GUAC aggregates and synthesizes software program safety metadata at scale and makes it significant and actionable. With GUAC in hand, we can reply questions at three essential levels of software program provide chain safety:
- Proactive, e.g.,
- What are essentially the most used important elements in my software program provide chain ecosystem?
- Where are the weak factors in my general safety posture?
- How do I forestall provide chain compromises earlier than they occur?
- Where am I uncovered to dangerous dependencies?
- Operational, e.g.,
- Is there proof that the applying I’m about to deploy meets group coverage?
- Do all binaries in manufacturing hint again to a securely managed repository?
- Reactive, e.g.,
- Which elements of my group’s stock is affected by new vulnerability X?
- A suspicious challenge lifecycle occasion has occurred. Where is threat launched to my group?
- An open supply challenge is being deprecated. How am I affected?
- Proactive, e.g.,
GUAC is an Open Source challenge on Github, and we’re excited to get extra of us concerned and contributing (learn the contributor information to get began)! The challenge remains to be in its early levels, with a proof of idea that may ingest SLSA, SBOM, and Scorecard paperwork and help easy queries and exploration of software program metadata. The subsequent efforts will give attention to scaling the present capabilities and including new doc varieties for ingestion. We welcome assist and contributions of code or documentation.

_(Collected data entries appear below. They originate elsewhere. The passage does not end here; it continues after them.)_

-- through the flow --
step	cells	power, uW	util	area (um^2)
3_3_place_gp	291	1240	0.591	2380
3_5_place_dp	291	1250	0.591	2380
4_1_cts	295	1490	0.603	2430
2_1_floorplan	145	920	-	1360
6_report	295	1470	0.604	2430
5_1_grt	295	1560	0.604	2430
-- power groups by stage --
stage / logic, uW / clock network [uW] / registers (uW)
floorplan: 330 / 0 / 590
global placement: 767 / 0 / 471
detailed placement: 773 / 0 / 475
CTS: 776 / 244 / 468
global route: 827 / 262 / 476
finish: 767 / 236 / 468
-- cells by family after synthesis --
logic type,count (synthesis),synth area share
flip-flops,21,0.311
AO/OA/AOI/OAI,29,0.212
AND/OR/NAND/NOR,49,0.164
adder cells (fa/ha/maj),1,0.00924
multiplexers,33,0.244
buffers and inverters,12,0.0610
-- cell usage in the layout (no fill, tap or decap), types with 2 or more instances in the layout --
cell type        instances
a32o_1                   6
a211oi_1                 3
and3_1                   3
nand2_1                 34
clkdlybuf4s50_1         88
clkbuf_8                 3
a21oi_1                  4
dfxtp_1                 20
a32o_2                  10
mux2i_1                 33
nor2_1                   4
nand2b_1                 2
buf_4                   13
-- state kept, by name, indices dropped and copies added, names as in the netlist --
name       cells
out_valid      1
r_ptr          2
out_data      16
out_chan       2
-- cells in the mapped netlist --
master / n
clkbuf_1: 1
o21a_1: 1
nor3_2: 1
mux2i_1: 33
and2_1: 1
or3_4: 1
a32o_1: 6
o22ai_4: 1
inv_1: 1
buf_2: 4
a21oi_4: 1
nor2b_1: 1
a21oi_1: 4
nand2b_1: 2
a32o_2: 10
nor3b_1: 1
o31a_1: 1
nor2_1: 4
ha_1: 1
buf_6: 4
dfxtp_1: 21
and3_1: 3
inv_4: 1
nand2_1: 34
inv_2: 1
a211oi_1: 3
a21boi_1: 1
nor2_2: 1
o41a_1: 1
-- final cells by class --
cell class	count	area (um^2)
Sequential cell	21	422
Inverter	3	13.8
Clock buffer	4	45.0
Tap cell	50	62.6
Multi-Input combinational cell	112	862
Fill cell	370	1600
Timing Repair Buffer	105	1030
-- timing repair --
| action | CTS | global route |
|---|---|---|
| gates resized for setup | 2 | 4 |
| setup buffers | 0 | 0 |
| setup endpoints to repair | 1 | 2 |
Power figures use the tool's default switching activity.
File: src/rtl/alu_pkg.sv
// Shared definitions for the 8-bit ALU stage and its command controller:
// opcode encoding and controller FSM state encoding.
package alu_pkg;

  localparam logic [1:0] OP_ADD = 2'b00;
  localparam logic [1:0] OP_SUB = 2'b01;
  localparam logic [1:0] OP_LSL = 2'b10;
  localparam logic [1:0] OP_LSR = 2'b11;

  typedef enum logic [1:0] {
    ST_IDLE  = 2'd0,
    ST_ISSUE = 2'd1,
    ST_WAIT  = 2'd2,
    ST_DONE  = 2'd3
  } state_t;

endpackage
==> src/rtl/planta_pkg.sv <==
// rtl/planta_pkg.sv - fault codes, operating modes and command decode for the washer plant
package planta_pkg;

    localparam logic [1:0] FALHA_NENHUMA    = 2'd0;
    localparam logic [1:0] FALHA_CONFLITO   = 2'd1;
    localparam logic [1:0] FALHA_MOLHADO    = 2'd2;
    localparam logic [1:0] FALHA_TRANSBORDO = 2'd3;

    typedef enum logic [1:0] {
        ENCHER   = 2'd0,
        SEGURAR  = 2'd1,
        ESVAZIAR = 2'd2,
        CONFLITO = 2'd3
    } modo_e;

    // The drain valve is open by default, so idle and spin both drain the tank.
    function automatic modo_e decodifica_modo(input logic bomba, input logic agitar,
                                              input logic girar, input logic centrifugar);
        logic [2:0] n;
        n = {2'b00, bomba} + {2'b00, agitar} + {2'b00, girar} + {2'b00, centrifugar};
        if (n > 3'd1)
            return CONFLITO;
        else if (bomba)
            return ENCHER;
        else if (agitar || girar)
            return SEGURAR;
        else
            return ESVAZIAR;
    endfunction

endpackage
==> src/rtl/quad_enc_emul.sv <==
// Quadrature encoder emulator: generates registered A/B/Z channels and a
// matching position count from a programmable edge period and direction.
module quad_enc_emul #(
    parameter int LINES      = 1024,  // encoder lines per revolution
    parameter int MIN_PERIOD = 96,    // floor on clocks between channel edges
    parameter int POS_W      = 12     // position width, clog2(4*LINES)
) (
    input  logic             clk,
    input  logic             rst,
    input  logic             en,
    input  logic             dir,
    input  logic [15:0]      period,
    output logic             cha,
    output logic             chb,
    output logic             chz,
    output logic [POS_W-1:0] pos,
    output logic             step
);

    localparam int              CPR     = 4 * LINES;
    localparam logic [POS_W-1:0] POS_MAX = POS_W'(CPR - 1);
    localparam logic [15:0]     MIN_P   = 16'(MIN_PERIOD);

    // Elaboration-time guards on parameter combinations that cannot work.
    if (MIN_PERIOD < 82) begin : g_min_period_check
        $error("quad_enc_emul: MIN_PERIOD must be at least 82");
    end
    if (POS_W != $clog2(CPR)) begin : g_pos_w_check
        $error("quad_enc_emul: POS_W must equal clog2(4*LINES)");
    end

    // Channel state, encoded directly as {A,B} so the outputs need no decode.
    typedef enum logic [1:0] {
        S0 = 2'b00,
        S1 = 2'b10,
        S2 = 2'b11,
        S3 = 2'b01
    } phase_e;

    logic [15:0]      cnt_q, cnt_d;
    phase_e           phase_q, phase_d;
    logic [POS_W-1:0] pos_q, pos_d;
    logic             armed_q, armed_d;
    logic             chz_q, chz_d;
    logic             step_q, step_d;

    logic [15:0]      eff_period;
    logic             running;
    logic             fire;

    // Prescaler: clamp the requested period and decide whether this cycle steps.
    always_comb begin
        // NOTE: every always_comb output gets a default first so no path can
        // leave it unassigned and infer a latch.
        eff_period = (period > MIN_P) ? period : MIN_P;
        running    = en && (period != 16'd0);
        // eff_period >= 82 here, so the subtraction cannot underflow. Using >=
        // rather than == makes a freshly lowered period fire on the next edge.
        fire       = running && (cnt_q >= (eff_period - 16'd1));
        cnt_d      = cnt_q;
        if (!running || fire) begin
            cnt_d = 16'd0;
        end else begin
            cnt_d = cnt_q + 16'd1;
        end
    end

    // Phase FSM next state: one Gray move per step, direction sampled on the step.
    always_comb begin
        phase_d = phase_q;
        if (fire) begin
            unique case (phase_q)
                S0:      phase_d = dir ? S1 : S3;
                S1:      phase_d = dir ? S2 : S0;
                S2:      phase_d = dir ? S3 : S1;
                S3:      phase_d = dir ? S0 : S2;
                default: phase_d = S0;
            endcase
        end
    end

    // Position, index arming and index/step outputs, all aligned to the step edge.
    always_comb begin
        pos_d   = pos_q;
        armed_d = armed_q;
        if (fire) begin
            armed_d = 1'b1;
            if (dir) begin
                pos_d = (pos_q == POS_MAX) ? '0 : pos_q + 1'b1;
            end else begin
                pos_d = (pos_q == '0) ? POS_MAX : pos_q - 1'b1;
            end
        end
        chz_d  = armed_d && (pos_d == '0);
        step_d = fire;
    end

    // State register with synchronous reset that overrides every other input.
    always_ff @(posedge clk) begin
        // NOTE: sequential state uses non-blocking assignments so every register
        // samples the pre-edge values regardless of statement order.
        if (rst) begin
            cnt_q   <= 16'd0;
            phase_q <= S0;
            pos_q   <= '0;
            armed_q <= 1'b0;
            chz_q   <= 1'b0;
            step_q  <= 1'b0;
        end else begin
            cnt_q   <= cnt_d;
            phase_q <= phase_d;
            pos_q   <= pos_d;
            armed_q <= armed_d;
            chz_q   <= chz_d;
            step_q  <= step_d;
        end
    end

    assign cha  = phase_q[1];
    assign chb  = phase_q[0];
    assign chz  = chz_q;
    assign pos  = pos_q;
    assign step = step_q;

endmodule
`config.mk`:
```
export PLATFORM = sky130hd
export DESIGN_NAME = reset_seq_ctrl
export DESIGN_NICKNAME = d
export VERILOG_FILES = /design/src/rtl/reset_seq_ctrl.sv
export SDC_FILE = /design/constraint.sdc
export NUM_CORES = 1
export LEC_CHECK = 0
export ABC_CLOCK_PERIOD_IN_PS = 2050
export BUFFER_PORTS_ARGS = -buffer_cell sky130_fd_sc_hd__buf_2
export CAP_MARGIN = 20
export CORE_ASPECT_RATIO = 0.9
export CORE_MARGIN = 2
export CORE_UTILIZATION = 55
export CTS_CLUSTER_DIAMETER = 100
export DETAILED_ROUTE_END_ITERATION = 10
export PLACE_DENSITY = 0.75
export SETUP_SLACK_MARGIN = 0.3
export SYNTH_ARGS = -nofsm -noshare
export SYNTH_HDL_FRONTEND = slang
export SYNTH_SLANG_ARGS = --single-unit
```
`constraint.sdc`:
```
create_clock -name i_clk -period 2.05 [get_ports i_clk]
set_input_delay 0.1025 -clock i_clk [delete_from_list [all_inputs] [get_ports i_clk]]
set_output_delay 0.1025 -clock i_clk [all_outputs]
set_load 0.01 [all_outputs]
```
$ cat config.mk
export PLATFORM = sky130hd
export DESIGN_NAME = reg_file_32
export DESIGN_NICKNAME = d
export VERILOG_FILES = /design/src/rtl/reg_file_32_pkg.sv /design/src/rtl/reg_file_read_mux.sv /design/src/rtl/reg_file_32.sv
export SDC_FILE = /design/constraint.sdc
export NUM_CORES = 2
export LEC_CHECK = 0
export ABC_CLOCK_PERIOD_IN_PS = 2600
export CORE_AREA = 10 10 326 328
export CTS_CLUSTER_SIZE = 28
export DETAILED_ROUTE_END_ITERATION = 8
export DIE_AREA = 0 0 336 338
export PLACE_DENSITY = 0.67
export SLEW_MARGIN = 25
export SYNTH_ARGS = -nofsm -noshare
export SYNTH_HDL_FRONTEND = slang
export SYNTH_SLANG_ARGS = --single-unit
$ cat constraint.sdc
create_clock -name clock -period 2.6 [get_ports clock]
set_input_delay 0.52 -clock clock [delete_from_list [all_inputs] [get_ports clock]]
set_output_delay 0.52 -clock clock [all_outputs]
set_load 0.1 [all_outputs]
$ cat src/rtl/reg_file_32_pkg.sv
// Shared constants and types for the 32 x 32-bit MIPS register file.
package reg_file_32_pkg;

   localparam int unsigned DATA_WIDTH = 32;
   localparam int unsigned ADDR_WIDTH = 5;
   localparam int unsigned NUM_REGS   = 32;
   localparam int unsigned ZERO_REG   = 0;

   typedef logic [DATA_WIDTH-1:0] word_t;
   typedef logic [ADDR_WIDTH-1:0] reg_idx_t;

endpackage

$ cat src/rtl/reg_file_read_mux.sv
// 32:1 word-wide combinational read mux; index 0 always returns zero ($zero).
module reg_file_read_mux
   import reg_file_32_pkg::*;
(
   input  word_t    regs [NUM_REGS],
   input  reg_idx_t sel,
   output word_t    data
);

   always_comb begin
      data = '0;
      if (sel != reg_idx_t'(ZERO_REG)) begin
         data = regs[sel];
      end
   end

endmodule

$ cat src/rtl/reg_file_32.sv
// Register file with one synchronous write port and two combinational read ports.
module reg_file_32
   import reg_file_32_pkg::*;
(
   input  logic     clock,
   input  logic     reset_n,
   input  logic     writeEnable,
   input  reg_idx_t writeSel,
   input  word_t    writeData,
   input  reg_idx_t readSelA,
   input  reg_idx_t readSelB,
   output word_t    readRegA,
   output word_t    readRegB
);

   word_t regs [NUM_REGS];

   // Entry 0 is never written, so it stays at its reset value of zero.
   always_ff @(posedge clock or negedge reset_n) begin
      if (!reset_n) begin
         for (int i = 0; i < int'(NUM_REGS); i++) begin
            regs[i] <= '0;
         end
      end else if (writeEnable && (writeSel != reg_idx_t'(ZERO_REG))) begin
         regs[writeSel] <= writeData;
      end
   end

   reg_file_read_mux uMuxA (
      .regs (regs),
      .sel  (readSelA),
      .data (readRegA)
   );

   reg_file_read_mux uMuxB (
      .regs (regs),
      .sel  (readSelB),
      .data (readRegB)
   );

endmodule

## Word-level counts from Yosys, hierarchy flattened

Cells that the tools add are included.

| storage, ports and cells | value |
|---|---|
| register bits | 1,024 |
| bits of input ports | 50 |
| output and inout bits | 64 |
| logic and storage cells | 55 |

| operators by class | value |
|---|---|
| $lt $le $gt $ge | 4 |
| muxes and demuxes | 11 |
| bitwise logic cells | 3 |
| reductions and logical operators | 5 |

Operator list:

| cell | number |
|---|---|
| bitwise mux 1024 bit | 1 |
| binary-select mux 32 bit (select 5 bit) | 2 |
| 2-to-1 mux 32 bit | 7 |
| demux 32 bit (select 5 bit) | 1 |
| >= comparator 6 bit (second input constant) | 3 |
| inverter 5 -> 6 bit | 3 |
| nonzero test 5 bit | 3 |
| < comparator 6 x 1 -> 1 bit (second input constant) | 1 |
| logical AND 1 bit | 2 |

## Logic depth before layout (Yosys ltp)

| depth | value |
|---|---|
| depth in word-level cells | 6 |
| depth in mapped cells | 9 |
| mapped depth without buffers | 4 |

## Modules after synthesis

From an unflattened synthesis, not the netlist that was laid out.

| unflattened totals | value |
|---|---|
| cell total of the unflattened synthesis | 3,615 |
| area, all modules | 54,808.8 um^2 |

Modules (own cells, without submodules):

| module | instances | cells an instance | area an instance (um^2) | sequential area each (um^2) |
|---|---|---|---|---|
| reg_file_32 | 1 | 2,287 | 38,072.8 | 25,624.6 |
| reg_file_read_mux | 2 | 664 | 8,368.0 | 0.0 |

## Least setup slack after synthesis

No wires, ideal clock.

| timing | value |
|---|---|
| path kind | input -> output |
| from | in readSelA[1] |
| to | out readRegA[28] |
| data arrival time | 4.074 ns |
| data required time | 2.080 ns |
| slack | -1.994 ns |
| stages on the path | 7 |
| path buffers | 3 |
| path through | buf_4 -> buf_4 -> nor2b_1 -> clkbuf_1 -> a221oi_1 -> o21ai_0 -> a311oi_1 |

| between the ends | value |
|---|---|
| cells in the longest elaborated chain, start to end | 5 |
| elaborated cells between the ends (all ways) | 6 |
| those cells by class | 4 x mux; 1 x bitwise; 1 x reduce/logical |

Ends and longest elaborated chain:

| item | line | RTL |
|---|---|---|
| start: declaration | reg_file_32.sv:10 | `input reg_idx_t readSelA,` |
| inverter 5 -> 6 bit (implied by the code) | reg_file_read_mux.sv:13 | `data = regs[sel];` |
| binary-select mux 32 bit (select 5 bit) | reg_file_read_mux.sv:13 |  |
| 2-to-1 mux 32 bit (implied by the code) (2 in series) | reg_file_read_mux.sv:13 |  |
| 2-to-1 mux 32 bit * | reg_file_read_mux.sv:12 | `if (sel != reg_idx_t'(ZERO_REG)) begin` |
| end: declaration | reg_file_32.sv:12 | `output word_t readRegA,` |

Mark *: on every way between the ends. The rest lies on a longest branch, timed or not. The select of a mux whose other input is x is not followed.

## Final worst setup path

| timing | value |
|---|---|
| from | reg regs[570] in the netlist's numbering |
| to | out readRegB[26] |

| between the ends | value |
|---|---|
| cells in the longest elaborated chain, start to end | 4 |

Ends and longest elaborated chain:

| item | line | RTL |
|---|---|---|
| start: declaration | reg_file_32.sv:16 | `word_t regs [NUM_REGS];` |
| start signal: indexed assignment | reg_file_32.sv:25 | `regs[writeSel] <= writeData;` |
| binary-select mux 32 bit (select 5 bit) | reg_file_read_mux.sv:13 |  |
| 2-to-1 mux 32 bit (implied by the code) (2 in series) | reg_file_read_mux.sv:13 |  |
| 2-to-1 mux 32 bit | reg_file_read_mux.sv:12 |  |
| end: declaration | reg_file_32.sv:13 | `output word_t readRegB` |

Every way passes these cells. The select of a mux whose other input is x is not followed.

==> impl_metrics.ini <==
[finish]
regMostFlops = regs
fin_nets = 4064
reg.largest.list = regs: 1024 flops
synthToLayoutAreaGrowth_pct = 28.1
fin_util_pct = 70.0
drive_gt1_share_pct = 63.6
largest_reg_flops = 1024
final_cell_area_um2 = 69700

[placed_design]
port_buffers = 113
dp_worst_setup_slack_ns = -0.519
placed_cell_area_um2 = 63500
place.gp.congestion = 0.904
place_hpwl_mm = 124

[drt]
post_drt_wl_per_cell_um = 36.0
first_pass_iters = 7
drc = 0
ant_nets = 0
num_vias = 38400
dr.first_iter.drc_count = 3919
routed_via_density = 7.09
wirelength_mm = 195

[synthesis]
ys_top_cells_by_area = dfrtp_1 47%, mux2_2 21%, mux4_2 19%
synth.largest_area_cell = dfrtp_1
synth_top_area_share_pct = 47.1
async_reset_ff_share_pct = 100
synthesis.nets = 3637
synth_top_flop_cell = dfrtp_1
yosysSeqAreaShare_pct = 47.1
ys_ff_latch = 1024
yosysWarnings = 0
syn_area_per_cell_um2 = 15.2
synth_area_um2 = 54400
synth_enable_flop_cells = 0
yosys.cell_types.count = 37
syn-instance-count = 3587

[clock_network]
cts_made_buffers = 110
cts.htree.levels = 3
root_buffer = clkbuf_16
cts_buffer_depth = 3
insertion_delay_ns = 0.71
cts.sinks = 1024
tritoncts = built
clk_pin_slew_ns = 0.06

[floorplanning]
die_area_um2 = 114000
core_um2 = 99600
start_util_pct = 54.6
die_h_um = 338
io_pins = 114
die_x_um = 336
rows = 116

[worst_hold_path]
min_path_type = input port to async pin

[global_route]
grt_use_met2_pct = 52.1
grtUsageMet1_pct = 44.6
grt_pass1_wl_mm = 283
antenna_found_initial = 4
grt_max_degree = 93
grt_pass1_vias = 41100
overflow = 0
grtUsageMet3_pct = 8.41
grt_use_total_pct = 34.0
busiest_layer = met2

[power_and_ir_drop]
p_leak_uw = 0.0301
p_total_uw = 52400
ir_worst_vdd_v = 0.000614
p_int_uw = 37100
pwr-share-comb_pct = 25.6
swShare_pct = 29.3
p_switching_uw = 15400
clock_power_share_pct = 33.5
power_frac_seq_pct = 40.9
p_per_area_nw_per_um2 = 753

[timing]
maxSlewHeadroom_pct = 34.3
fin_worst_skew_ns = 0
rsz0062_at_grt = true
period_needed_ns = 2.99
setup_viol = 64
worstMarginPinSlew_ns = 0.982
final_max_slew_viol_count = 0
setup_slack_ns = -0.389
fmax_ghz = 0.335
timing.final.crit_share_pct = 115
hold_viol = 0

[run]
cap_viol_max_count = 0

[critical_path]
cp.required_ns = 2.08
crit_fanout = 3
cp-end-kind = output pin
arrival_ns = 2.47
r2r_end = regs[784]
rrSetupSlack_ns = 1.58
worst-r2r-cell-count = 3
r2r_start = regs[784]
critPathKind = flip-flop to output pin
cp-start-kind = flip-flop

[outcome]
violations = negative setup slack
status = finished, violations left
[power groups by stage]
| stage | sequential (µW) | clock, µW | combinational [µW] |
|---|---|---|---|
| 2_1_floorplan | 20600 | 0 | 8930 |
| 3_3_place_gp | 21200 | 0 | 12000 |
| 3_5_place_dp | 21600 | 0 | 12400 |
| 4_1_cts | 21300 | 17700 | 13000 |
| 5_1_grt | 21700 | 18300 | 14100 |
| 6_report | 21500 | 17500 | 13400 |
[area by class of cell]
| class | count | area, µm² |
|---|---|---|
| clock buffers | 155 | 3230 |
| flip-flops and latches | 1024 | 25600 |
| multi-input cells | 2132 | 29200 |
| clock inverters | 53 | 818 |
| well taps | 1298 | 1620 |
| inverters | 2 | 22.5 |
| fillers | 6373 | 29900 |
| repair buffers | 744 | 9190 |
| diodes | 1 | 2.50 |
[worst max-delay path, stage by stage (launching register included)]
cell and delay [ns]:
dfrtp_1 0.42, buf_4 0.15, mux4_2 0.45, mux2i_1 0.15, a221o_1 0.24, a31oi_4 0.09, buf_12 0.26
[layer usage]
metal  vias to the layer above  wire length [µm]
met5                         -                49
met4                         8             11400
met3                       679             19200
met2                      2304             89500
met1                     20500             74700
li1                      14900                 -
[worst max-delay path by stage]
stage | start | endpoint | cells past startpoint
after floorplan | readSelA[1] | readRegA[18] | 7
after global placement | readSelA[1] | readRegA[3] | 8
after detailed placement | readSelA[1] | readRegA[3] | 8
after CTS | regs[570] | readRegB[26] | 6
after global routing | regs[570] | readRegB[26] | 6
final | regs[570] | readRegB[26] | 6
[timing repair]
action,4_1_cts,5_1_grt
cloned,5,6
setup endpoints to repair,64,64
hold buffers,1,0
pin swaps,65,55
hold endpoints to repair,13,0
gates resized for setup,194,99
buffers inserted,70,33
[placed cells by master (no fill, tap or decap), types with 14 or more instances in the layout]
cell and count:
a221o_1 32, bufinv_16 20, a311oi_4 32, buf_4 412
buf_6 35, buf_12 220, mux2_1 18, nand2_1 31
a221oi_2 19, a22oi_1 44, clkbuf_16 119, mux2_4 26
nor2_4 17, nand2_2 14, clkinv_2 17, o21ai_4 28
buf_16 22, dfrtp_1 1024, mux2i_1 183, nor2b_1 15
clkbuf_1 18, mux4_2 448, a22oi_2 20, mux2_2 980
o21ai_1 43, a31oi_4 32, nor2b_4 26, a221oi_1 29
clkbuf_8 24, a211oi_2 26, clkdlybuf4s50_1 35
[synth_stat cells, types with 3 or more instances]
cell,count
a311oi_1,32
mux2i_1,192
buf_4,42
mux2_1,18
nand2_1,45
buf_2,131
nor2b_1,43
buf_8,5
nand3_1,4
dfrtp_1,1024
a31oi_1,32
buf_1,13
a221oi_1,49
a211oi_1,32
clkbuf_1,231
o21ai_0,60
nor3_1,3
o2111ai_1,15
mux4_2,448
a221o_1,32
mux2_2,1006
a22oi_1,64
buf_6,6
nor2_1,21
o21ai_1,21
nand2b_1,4
[cell families (layout without fill, tap and decap cells)]
group                  count (synthesis)  count (layout)  share of synthesized area, %
muxes                               1664            1664                          43.3
DFF                                 1024            1024                          47.1
buffers and inverters                431             954                          3.78
and+or+nand+nor                      131             131                          1.20
AOI/OAI and AO/OA                    337             337                          4.58
other                                  0               1                             0
[stage by stage]
step | hold WS, ns | std cells | TNS, ns
floorplan | 0.224 | 3587 | -16.81
global placement | 0.376 | 5118 | -41.20
detailed placement | 0.382 | 5118 | -57.42
CTS | 0.335 | 5382 | -18.77
global route | 0.365 | 5408 | -20.18
finish | 0.355 | 5409 | -17.56
No activity file was read; power rests on OpenSTA's default activity.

Since the challenge will probably be consuming paperwork from many various sources and codecs, we’ve got put collectively a gaggle of “Technical Advisory Members” to assist advise the challenge. These members embody illustration from corporations and teams corresponding to SPDX, CycloneDX Anchore, Aquasec, IBM, Intel, and many extra. If you’re all for collaborating as a contributor or advisor representing finish customers’ wants—or the sources of metadata GUAC consumes—you’ll be able to register your curiosity within the related GitHub challenge.
The GUAC staff will probably be showcasing the challenge at Kubecon NA 2022 subsequent week. Come by our session in the event you’ll be there and have a chat with us—we’d be comfortable to speak in individual or just about!